**Task objective**
Count up the lines below where the word "synchronous" shows up, and respond with the number alone.

**Exercise materials**
◇ ◇ ◇ ◇ ◇ ◇ ◇

File: src/rtl/biou_pkg.sv
// shared types and constants for the box overlap (iou) core
// used by biou_serial_div and box_iou_best_match_core; depends on nothing
package biou_pkg;

  localparam int COORD_BITS     = 16;
  localparam int FRAC_BITS      = 16;
  localparam int MAX_CANDIDATES = 4096;

  localparam int OVL_BITS  = FRAC_BITS + 1;
  localparam int IDX_BITS  = 13;
  // box side length incl. the +1, signed: covers 2^COORD_BITS and inverted boxes
  localparam int SPAN_BITS = COORD_BITS + 2;
  localparam int PROD_BITS = 2 * SPAN_BITS;
  // union is a sum of three products
  localparam int UNI_BITS  = PROD_BITS + 2;

  localparam logic [OVL_BITS-1:0] IOU_ONE = {1'b1, {FRAC_BITS{1'b0}}};

  localparam logic CMD_PAIR = 1'b0;
  localparam logic CMD_BEST = 1'b1;

  typedef struct packed {
    logic                         cmd;
    logic signed [COORD_BITS-1:0] a_left;
    logic signed [COORD_BITS-1:0] a_top;
    logic signed [COORD_BITS-1:0] a_right;
    logic signed [COORD_BITS-1:0] a_bottom;
    logic signed [COORD_BITS-1:0] b_left;
    logic signed [COORD_BITS-1:0] b_top;
    logic signed [COORD_BITS-1:0] b_right;
    logic signed [COORD_BITS-1:0] b_bottom;
    logic                         last;
  } req_t;

  typedef struct packed {
    logic [OVL_BITS-1:0] overlap;
    logic [IDX_BITS-1:0] best_index;
    logic                found;
  } res_t;

  typedef enum logic [2:0] {
    ST_IDLE,
    ST_SETUP,
    ST_MUL,
    ST_UNION,
    ST_CHECK,
    ST_DIV,
    ST_FINISH
  } state_t;

  typedef struct packed {
    logic busy;
    logic done;
  } div_stat_t;

endpackage

File: src/rtl/biou_serial_div.sv
// restoring bit-serial divider, one quotient bit per cycle, msb first
// expects num < den; uses biou_pkg for the status struct
module biou_serial_div #(
  parameter int DEN_BITS  = biou_pkg::UNI_BITS,
  parameter int QUOT_BITS = biou_pkg::FRAC_BITS
) (
  input  logic                     clk,
  input  logic                     rst,
  input  logic                     start,
  input  logic [DEN_BITS-1:0]      num,
  input  logic [DEN_BITS-1:0]      den,
  output logic [QUOT_BITS-1:0]     quot,
  output biou_pkg::div_stat_t      stat
);

  localparam int CNT_BITS = $clog2(QUOT_BITS);

  logic [DEN_BITS-1:0] rem;
  logic [DEN_BITS-1:0] dvs;
  logic [CNT_BITS-1:0] cnt;
  logic                busy;
  logic                done;

  logic [DEN_BITS:0]   trial;
  logic [DEN_BITS:0]   diff;
  logic                take;
  logic [DEN_BITS-1:0] rem_next;

  always_comb begin
    trial    = {rem, 1'b0};
    diff     = trial - {1'b0, dvs};
    take     = !diff[DEN_BITS];
    // remainder stays below the divisor, so the top bit drops out
    rem_next = take ? diff[DEN_BITS-1:0] : trial[DEN_BITS-1:0];
  end

  always_ff @(posedge clk) begin
    if (rst) begin
      busy <= 1'b0;
      done <= 1'b0;
      cnt  <= '0;
    end else begin
      done <= 1'b0;
      if (start) begin
        busy <= 1'b1;
        cnt  <= CNT_BITS'(QUOT_BITS - 1);
      end else if (busy) begin
        if (cnt == '0) begin
          busy <= 1'b0;
          done <= 1'b1;
        end else begin
          cnt <= cnt - 1'b1;
        end
      end
    end
  end

  always_ff @(posedge clk) begin
    if (start) begin
      rem  <= num;
      dvs  <= den;
      quot <= '0;
    end else if (busy) begin
      rem  <= rem_next;
      quot <= {quot[QUOT_BITS-2:0], take};
    end
  end

  assign stat = '{busy: busy, done: done};

endmodule

File: src/rtl/box_iou_best_match_core.sv
// box overlap core: iou of two inclusive boxes, pairwise or as a best-match run
// a request passes setup, the multiplier steps, union, check, the bit-serial divider (one
// bit a cycle) and finish; the divider is skipped when the boxes miss, the intersection or
// union is not positive or the overlap saturates; new requests are taken only in idle
// synchronous reset clears the controller, the result valid flag and the run state
// depends on biou_pkg and biou_serial_div
module box_iou_best_match_core #(
  parameter int MAX_CANDIDATES = biou_pkg::MAX_CANDIDATES
) (
  input  logic           clk,
  input  logic           rst,
  input  logic           req_valid,
  output logic           req_ready,
  input  biou_pkg::req_t req,
  output logic           res_valid,
  input  logic           res_ready,
  output biou_pkg::res_t res
);

  localparam int SPAN_BITS = biou_pkg::SPAN_BITS;
  localparam int PROD_BITS = biou_pkg::PROD_BITS;
  localparam int UNI_BITS  = biou_pkg::UNI_BITS;
  localparam int OVL_BITS  = biou_pkg::OVL_BITS;
  localparam int IDX_BITS  = biou_pkg::IDX_BITS;
  localparam int FRAC_BITS = biou_pkg::FRAC_BITS;
  localparam int CRD_BITS  = biou_pkg::COORD_BITS;

  // shared multiplier schedule
  localparam logic [1:0] MUL_INTER  = 2'd0;
  localparam logic [1:0] MUL_AREA_A = 2'd1;
  localparam logic [1:0] MUL_AREA_B = 2'd2;

  biou_pkg::state_t state, state_next;
  biou_pkg::req_t   cur;

  logic [1:0] mstep;
  logic signed [SPAN_BITS-1:0] cw, ch, wa, ha, wb, hb;
  logic                        disjoint;
  logic signed [PROD_BITS-1:0] inter, area_a, area_b;
  logic signed [UNI_BITS-1:0]  uni;
  logic                        zero, sat;

  logic [OVL_BITS-1:0] running_best;
  logic [IDX_BITS-1:0] running_index;
  logic [IDX_BITS-1:0] cand_count;

  logic                div_start;
  logic [FRAC_BITS-1:0] div_quot;
  biou_pkg::div_stat_t div_stat;

  // ---------------- setup: overlap and side lengths ----------------
  logic signed [CRD_BITS-1:0] max_l, max_t, min_r, min_b;
  logic                       disjoint_next;
  logic signed [SPAN_BITS-1:0] cw_next, ch_next, wa_next, ha_next, wb_next, hb_next;

  always_comb begin
    max_l = (cur.a_left  > cur.b_left)   ? cur.a_left  : cur.b_left;
    max_t = (cur.a_top   > cur.b_top)    ? cur.a_top   : cur.b_top;
    min_r = (cur.a_right < cur.b_right)  ? cur.a_right : cur.b_right;
    min_b = (cur.a_bottom < cur.b_bottom) ? cur.a_bottom : cur.b_bottom;
    disjoint_next = (cur.a_left > cur.b_right) || (cur.a_top > cur.b_bottom) ||
                    (cur.a_right < cur.b_left) || (cur.a_bottom < cur.b_top);
    cw_next = SPAN_BITS'(min_r) - SPAN_BITS'(max_l) + SPAN_BITS'(1);
    ch_next = SPAN_BITS'(min_b) - SPAN_BITS'(max_t) + SPAN_BITS'(1);
    wa_next = SPAN_BITS'(cur.a_right) - SPAN_BITS'(cur.a_left) + SPAN_BITS'(1);
    ha_next = SPAN_BITS'(cur.a_bottom) - SPAN_BITS'(cur.a_top) + SPAN_BITS'(1);
    wb_next = SPAN_BITS'(cur.b_right) - SPAN_BITS'(cur.b_left) + SPAN_BITS'(1);
    hb_next = SPAN_BITS'(cur.b_bottom) - SPAN_BITS'(cur.b_top) + SPAN_BITS'(1);
  end

  // ---------------- one multiplier, three products ----------------
  logic signed [SPAN_BITS-1:0] op_a, op_b;
  logic signed [PROD_BITS-1:0] prod;

  always_comb begin
    case (mstep)
      MUL_INTER:  begin op_a = cw; op_b = ch; end
      MUL_AREA_A: begin op_a = wa; op_b = ha; end
      default:    begin op_a = wb; op_b = hb; end
    endcase
    prod = op_a * op_b;
  end

  // ---------------- check and result value ----------------
  logic zero_next, sat_next;
  logic [OVL_BITS-1:0] iou;

  always_comb begin
    zero_next = disjoint || (uni <= UNI_BITS'(0)) || (inter <= PROD_BITS'(0));
    sat_next  = UNI_BITS'(inter) >= uni;
    if (zero)      iou = '0;
    else if (sat)  iou = biou_pkg::IOU_ONE;
    else           iou = {1'b0, div_quot};
  end

  // ---------------- best-match bookkeeping ----------------
  logic                cand_room, better;
  logic [IDX_BITS-1:0] cand_inc, cnt_upd, idx_upd;
  logic [OVL_BITS-1:0] best_upd;
  logic                need_out, res_free;
  biou_pkg::res_t      res_data;

  always_comb begin
    cand_room = int'(cand_count) < MAX_CANDIDATES;
    cand_inc  = cand_count + 1'b1;
    better    = cand_room && (iou > running_best);
    cnt_upd   = cand_room ? cand_inc : cand_count;
    idx_upd   = better ? cand_inc : running_index;
    best_upd  = better ? iou : running_best;
    need_out  = (cur.cmd == biou_pkg::CMD_PAIR) || cur.last;
    res_free  = !res_valid || res_ready;
    if (cur.cmd == biou_pkg::CMD_PAIR) begin
      res_data = '{overlap: iou, best_index: '0, found: 1'b0};
    end else begin
      res_data = '{overlap: best_upd, best_index: idx_upd, found: (idx_upd != '0)};
    end
  end

  // ---------------- controller ----------------
  logic commit;

  always_ff @(posedge clk) begin
    if (rst) begin
      state <= biou_pkg::ST_IDLE;
    end else begin
      state <= state_next;
    end
  end

  always_comb begin
    state_next = state;
    req_ready  = 1'b0;
    div_start  = 1'b0;
    commit     = 1'b0;
    unique case (state)
      biou_pkg::ST_IDLE: begin
        req_ready = 1'b1;
        if (req_valid) state_next = biou_pkg::ST_SETUP;
      end
      biou_pkg::ST_SETUP: begin
        state_next = biou_pkg::ST_MUL;
      end
      biou_pkg::ST_MUL: begin
        if (mstep == MUL_AREA_B) state_next = biou_pkg::ST_UNION;
      end
      biou_pkg::ST_UNION: begin
        state_next = biou_pkg::ST_CHECK;
      end
      biou_pkg::ST_CHECK: begin
        if (zero_next || sat_next) begin
          state_next = biou_pkg::ST_FINISH;
        end else begin
          div_start  = 1'b1;
          state_next = biou_pkg::ST_DIV;
        end
      end
      biou_pkg::ST_DIV: begin
        if (div_stat.done) state_next = biou_pkg::ST_FINISH;
      end
      biou_pkg::ST_FINISH: begin
        // hold here while an earlier result still waits downstream
        if (!need_out || res_free) begin
          commit     = 1'b1;
          state_next = biou_pkg::ST_IDLE;
        end
      end
      default: begin
        state_next = biou_pkg::ST_IDLE;
      end
    endcase
  end

  // ---------------- datapath registers ----------------
  always_ff @(posedge clk) begin
    if (req_valid && req_ready) cur <= req;
    if (state == biou_pkg::ST_SETUP) begin
      disjoint <= disjoint_next;
      cw <= cw_next;
      ch <= ch_next;
      wa <= wa_next;
      ha <= ha_next;
      wb <= wb_next;
      hb <= hb_next;
    end
    if (state == biou_pkg::ST_MUL) begin
      case (mstep)
        MUL_INTER:  inter  <= prod;
        MUL_AREA_A: area_a <= prod;
        default:    area_b <= prod;
      endcase
    end
    if (state == biou_pkg::ST_UNION) begin
      uni <= UNI_BITS'(area_a) + UNI_BITS'(area_b) - UNI_BITS'(inter);
    end
    if (state == biou_pkg::ST_CHECK) begin
      zero <= zero_next;
      sat  <= sat_next;
    end
    if (commit && need_out) res <= res_data;
  end

  always_ff @(posedge clk) begin
    if (rst) begin
      mstep         <= MUL_INTER;
      res_valid     <= 1'b0;
      running_best  <= '0;
      running_index <= '0;
      cand_count    <= '0;
    end else begin
      if (state == biou_pkg::ST_MUL) mstep <= mstep + 1'b1;
      else                           mstep <= MUL_INTER;
      if (commit && need_out)  res_valid <= 1'b1;
      else if (res_ready)      res_valid <= 1'b0;
      if (commit && (cur.cmd == biou_pkg::CMD_BEST)) begin
        if (cur.last) begin
          running_best  <= '0;
          running_index <= '0;
          cand_count    <= '0;
        end else begin
          running_best  <= best_upd;
          running_index <= idx_upd;
          cand_count    <= cnt_upd;
        end
      end
    end
  end

  biou_serial_div #(
    .DEN_BITS  (UNI_BITS),
    .QUOT_BITS (FRAC_BITS)
  ) u_div (
    .clk   (clk),
    .rst   (rst),
    .start (div_start),
    .num   (UNI_BITS'(inter)),
    .den   (uni),
    .quot  (div_quot),
    .stat  (div_stat)
  );

`ifndef SYNTHESIS
  a_accept_setup: assert property (@(posedge clk) disable iff (rst)
    (req_valid && req_ready) |=> (state == biou_pkg::ST_SETUP))
    else $error("request accepted but setup did not follow");

  a_found_index: assert property (@(posedge clk) disable iff (rst)
    res_valid |-> (res.found == (res.best_index != '0)))
    else $error("found flag disagrees with best index");

  a_overlap_range: assert property (@(posedge clk) disable iff (rst)
    res_valid |-> (res.overlap <= biou_pkg::IOU_ONE))
    else $error("overlap above one");

  a_div_done_state: assert property (@(posedge clk) disable iff (rst)
    div_stat.done |-> (state == biou_pkg::ST_DIV))
    else $error("divider finished outside the divide state");

  a_div_start_idle: assert property (@(posedge clk) disable iff (rst)
    div_start |-> !div_stat.busy)
    else $error("divider restarted while busy");
`endif

endmodule
File: config.mk
export PLATFORM = sky130hd
export DESIGN_NAME = box_iou_best_match_core
export DESIGN_NICKNAME = d
export VERILOG_FILES = /design/src/rtl/biou_pkg.sv /design/src/rtl/biou_serial_div.sv /design/src/rtl/box_iou_best_match_core.sv
export SDC_FILE = /design/constraint.sdc
export NUM_CORES = 2
export LEC_CHECK = 0
export BUFFER_PORTS_ARGS = -buffer_cell sky130_fd_sc_hd__clkbuf_2
export CORE_ASPECT_RATIO = 0.7
export CORE_MARGIN = 8
export CORE_UTILIZATION = 60
export CTS_CLUSTER_DIAMETER = 80
export DETAILED_ROUTE_END_ITERATION = 8
export PLACE_DENSITY = 0.8
export SLEW_MARGIN = 20
export SYNTH_ARGS = -nofsm -noshare
export SYNTH_HDL_FRONTEND = slang
export SYNTH_SLANG_ARGS = --single-unit
export TNS_END_PERCENT = 50
File: constraint.sdc
create_clock -name clk -period 11.7 [get_ports clk]
set_input_delay 0.585 -clock clk [delete_from_list [all_inputs] [get_ports clk]]
set_output_delay 0.585 -clock clk [all_outputs]
set_load 0.005 [all_outputs]
==> Word-level counts from Yosys, hierarchy flattened <==
Index checks and enable logic that the tools add are counted.
W data, S select, Z words.
{ "totals": {"reg_bits": 565, "input_bits": 134, "out_inout_bits": 33, "elab_cells": 157} }
{ "classes": {"addsub": 18, "multipliers": 1, "order_cmp": 13, "eq_ne": 13, "n_mux": 38, "n_bitwise": 4, "reduce_logical": 32} }
{ "op_table": {"columns": ["cell", "count"], "rows": [
  ["$mux W38", 3],
  ["$add A17 B2 Y18 const B", 6],
  ["$sub A16 B16 Y17", 6],
  ["$pmux W18 S2", 2],
  ["$mux W17", 4],
  ["$gt A16 B16 Y1", 4],
  ["$lt A16 B16 Y1", 4],
  ["$mux W16", 4],
  ["$mux W13", 4],
  ["$sub A39 B38 Y39", 1],
  ["$ge A36 B38 Y1", 1],
  ["$le A38 B1 Y1 const B", 1],
  ["$sub A37 B36 Y38", 1],
  ["$add A36 B36 Y37", 1],
  ["$le A36 B1 Y1 const B", 1],
  ["$mul A18 B18 Y36", 1],
  ["$mux W31", 1],
  ["$pmux W3 S7", 1],
  ["$gt A17 B17 Y1", 1],
  ["$add A13 B1 Y13 const B", 1],
  ["$lt A13 B13 Y1 const B", 1],
  ["$reduce_bool A13 Y1", 1],
  ["$mux W3", 4],
  ["$mux W4", 3],
  ["other kinds (23)", 62]
]} }

==> Longest topological paths before layout <==
{ "logic_depth": {"word_depth": 8, "mapped_depth": 31} }

==> Hierarchy <==
A second synthesis with hierarchy kept.
{ "hier_totals": {"hier_cells": 4614, "area_unflattened_um2": 47501.8} }
{ "modules_own_cells": {"columns": ["mod", "instances", "cells_each", "area_per_inst_um2", "seq_area_each_um2"], "rows": [
  ["box_iou_best_match_core", 1, 4003, 41404.7, 13533.0],
  ["biou_serial_div", 1, 611, 6097.1, 2722.6]
]} }

==> Least setup slack after synthesis <==
OpenSTA, ideal clock, no wires.
{ "synth_timing": {"path_kind": "register to register", "start": "register state[0]", "end": "register ch[0], enable pin", "arrival_time_ns": 8.470, "setup_slack_ns": 2.497, "path_stages_with_launch": 3, "synth_period_minus_slack_ns": 9.203, "cell_sequence": "dfxtp_1 clkbuf_1 nor3b_1"} }
{ "synth_between": {"elab_chain_cells": 1} }
{ "synth_rtl": {"columns": ["item", "line_no", "rtl"], "rows": [
  ["from (decl)", "box_iou_best_match_core.sv:33", "biou_pkg::state_t state, state_next;"],
  ["from (signal assigned)", "box_iou_best_match_core.sv:124", "state <= biou_pkg::ST_IDLE;"],
  ["from (signal assigned)", "box_iou_best_match_core.sv:126", "state <= state_next;"],
  ["$eq A3 B1 Y1", "box_iou_best_match_core.sv:176", "if (state == biou_pkg::ST_SETUP) begin"],
  ["to (signal assigned)", "box_iou_best_match_core.sv:179", "ch <= ch_next;"],
  ["to (decl)", "box_iou_best_match_core.sv:37", "logic signed [SPAN_BITS-1:0] cw, ch, wa, ha, wb, hb;"]
]} }
Every way passes these cells.
A chain may end at the register's enable or synchronous reset.

==> Final worst setup path <==
{ "layout_timing": {"start": "register mstep[0]", "end": "register area_b[35] (data pin)"} }
{ "layout_between": {"elab_chain_cells": 3} }
{ "layout_rtl": {"columns": ["item", "line_no", "rtl"], "rows": [
  ["from (decl)", "box_iou_best_match_core.sv:36", "logic [1:0] mstep;"],
  ["from (signal assigned)", "box_iou_best_match_core.sv:210", "if (state == biou_pkg::ST_MUL) mstep <= mstep + 1'b1;"],
  ["$eq A2 B1 Y1 or $logic_not A2 Y1 (tied branches)", "box_iou_best_match_core.sv:76", "case (mstep)"],
  ["$pmux W18 S2", "box_iou_best_match_core.sv:76", null],
  ["$mul A18 B18 Y36 *", "box_iou_best_match_core.sv:81", "prod = op_a * op_b;"],
  ["named net prod[35]", "box_iou_best_match_core.sv:73", "logic signed [PROD_BITS-1:0] prod;"],
  ["to (signal assigned)", "box_iou_best_match_core.sv:189", "default: area_b <= prod;"],
  ["to (decl)", "box_iou_best_match_core.sv:39", "logic signed [PROD_BITS-1:0] inter, area_a, area_b;"]
]} }
The timed path passes the listed nets; every way through them passes the cells marked *.

==> metrics.txt <==
kind of end point of the critical path register; setup-violating endpoint count in the final report 0; H-tree levels 2; average routed wire per standard cell about 19 um; pins over their slew limit 0; setup repair after global routing missed its margin false; leftover overflow at the end of global routing 0; CP max FO 39; Post-Synthesis Net Count 5743; leading cell types in the layout, fill and taps excluded 825 x sky130_fd_sc_hd__inv_1, 542 x sky130_fd_sc_hd__ha_1, 494 x sky130_fd_sc_hd__edfxtp_1; Top Ports roughly 170; CTS Sinks ~570; master cell of the clock root buffer sky130_fd_sc_hd__clkbuf_16; # Max-Cap Violations 0; Routed Antenna Nets 0; 1st-iter DRT viols between 2000 and 3000; crit path buf inv count 6; register area share after synthesis between 30% and 40%; gate count after technology mapping 4693; number of antenna violations at the first check in global routing 2; total wire length 112000 um; # hold bufs at CTS 0; slew margin rel. 23.2%; Die Y 252 um; synth top area cells sky130_fd_sc_hd__edfxtp_1 31%, sky130_fd_sc_hd__fa_1 16%, sky130_fd_sc_hd__ha_1 14%; Synth cell types 86; largest net degree at the start of global routing 85; CP Data Arrival Time roughly 8.8 ns; TritonCTS clock tree built; number of CTS-inserted buffers 57; skew final between 0.02 and 0.025 ns; count of flip-flops with a built-in enable after synthesis 494; vias in the first global route roughly 36000; Synth area leader sky130_fd_sc_hd__edfxtp_1; CP delay by family, top adder cells; Ys Warns 0; wire length of the first global-routing pass between 150000 and 200000 um; critical path class reg -> reg; type of the tightest min-delay check in -> reg; number of port buffers 166; post-CTS clock slew at the launch and capture registers of the worst setup and hold paths roughly 0.070 ns; area of the core between 70000 and 80000 sq um; Avg Inst Size Synth a little over 10 sq um; post-route fraction of the period consumed by the critical path between 70% and 80%; run status completed; sum of negative setup slack 0 ns; share of cells above drive strength 1 around 7.7%; hold violation total from the final report 0; area of the die between 80000 and 90000 sq um; shortest period the worst path allows between 8 and 9 ns; antenna diode count 0; Worst Hold Launch req[69]; worst hold path depth 1; Critical Path Max Stage Delay around 0.58 ns; number of synthesized register bits ~570; R2R Path Start mstep[0]$_SDFF_PP0_; post-cts repair resize count 0; fraction of post-synthesis cell area in the top cell type by area 31.0%; achievable frequency roughly 120 MHz; number of optimization iterations in the first detailed-route pass 6; number of vias per cell around 6; ys async rst share 0%; count of standard-cell rows between 80 and 90; number of cells on the critical path 27; initial standard-cell utilization of the core ~61%; most common library cell in the layout ignoring fill and taps sky130_fd_sc_hd__inv_1; filler cell count in the final layout between 6000 and 7000; width of the chip around 350 um; insertion delay to the later sink of the worst-skew pair roughly 0.64 ns; clk buf depth 3; Detailed Place HPWL 89700 um; synthesized area between 40000 and 50000 sq um; timing startpoint of the critical path mstep[0]$_SDFF_PP0_; net count reported at finish approximately 5900; post-route DRC violation count 0; final weighted congestion of routability-driven global placement 1.00; Crit path required time approximately 12 ns; slew at the pin with the worst max-slew slack ~1.2 ns; Layout area overhead 8.07%; global-route usage over all layers about 25%; Top cell by count, worst path sky130_fd_sc_hd__fa_1; Critical Path Source Type register; number of buffers inserted by post-CTS setup repair 0; cell with the largest stage delay on the worst path sky130_fd_sc_hd__fa_1; number of vias after detailed routing 34704; Reg2Reg Depth 27; Most used DFF post-synth sky130_fd_sc_hd__edfxtp_1
-- synth_stat cells (all sizes together) (18+ instances only) --
master,instances
a31oi,19
dfxtp,71
nor2,411
mux2,35
a221o,18
xnor2,128
nand3,86
ha,544
mux2i,77
inv,826
a211oi,46
nand2b,42
nand2,258
and2,33
o21ai,122
nand4,30
nor3,76
a21o,135
or2,21
nor4,24
nor2b,56
and3,32
fa,372
a22oi,20
xor2,41
a21oi,259
edfxtp,494
buf,30
o21a,34
a22o,69
clkbuf,82
-- worst paths after layout --
check	end	slack, ns
max reg2reg	area_b[35]$_DFFE_PP_	3.22
min	cur[69]$_DFFE_PP_	0.11
max	area_b[35]$_DFFE_PP_	3.22
min reg2reg	u_div.dvs[16]$_DFFE_PP_	0.47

◇ ◇ ◇ ◇ ◇ ◇ ◇

**Exercise answer**
2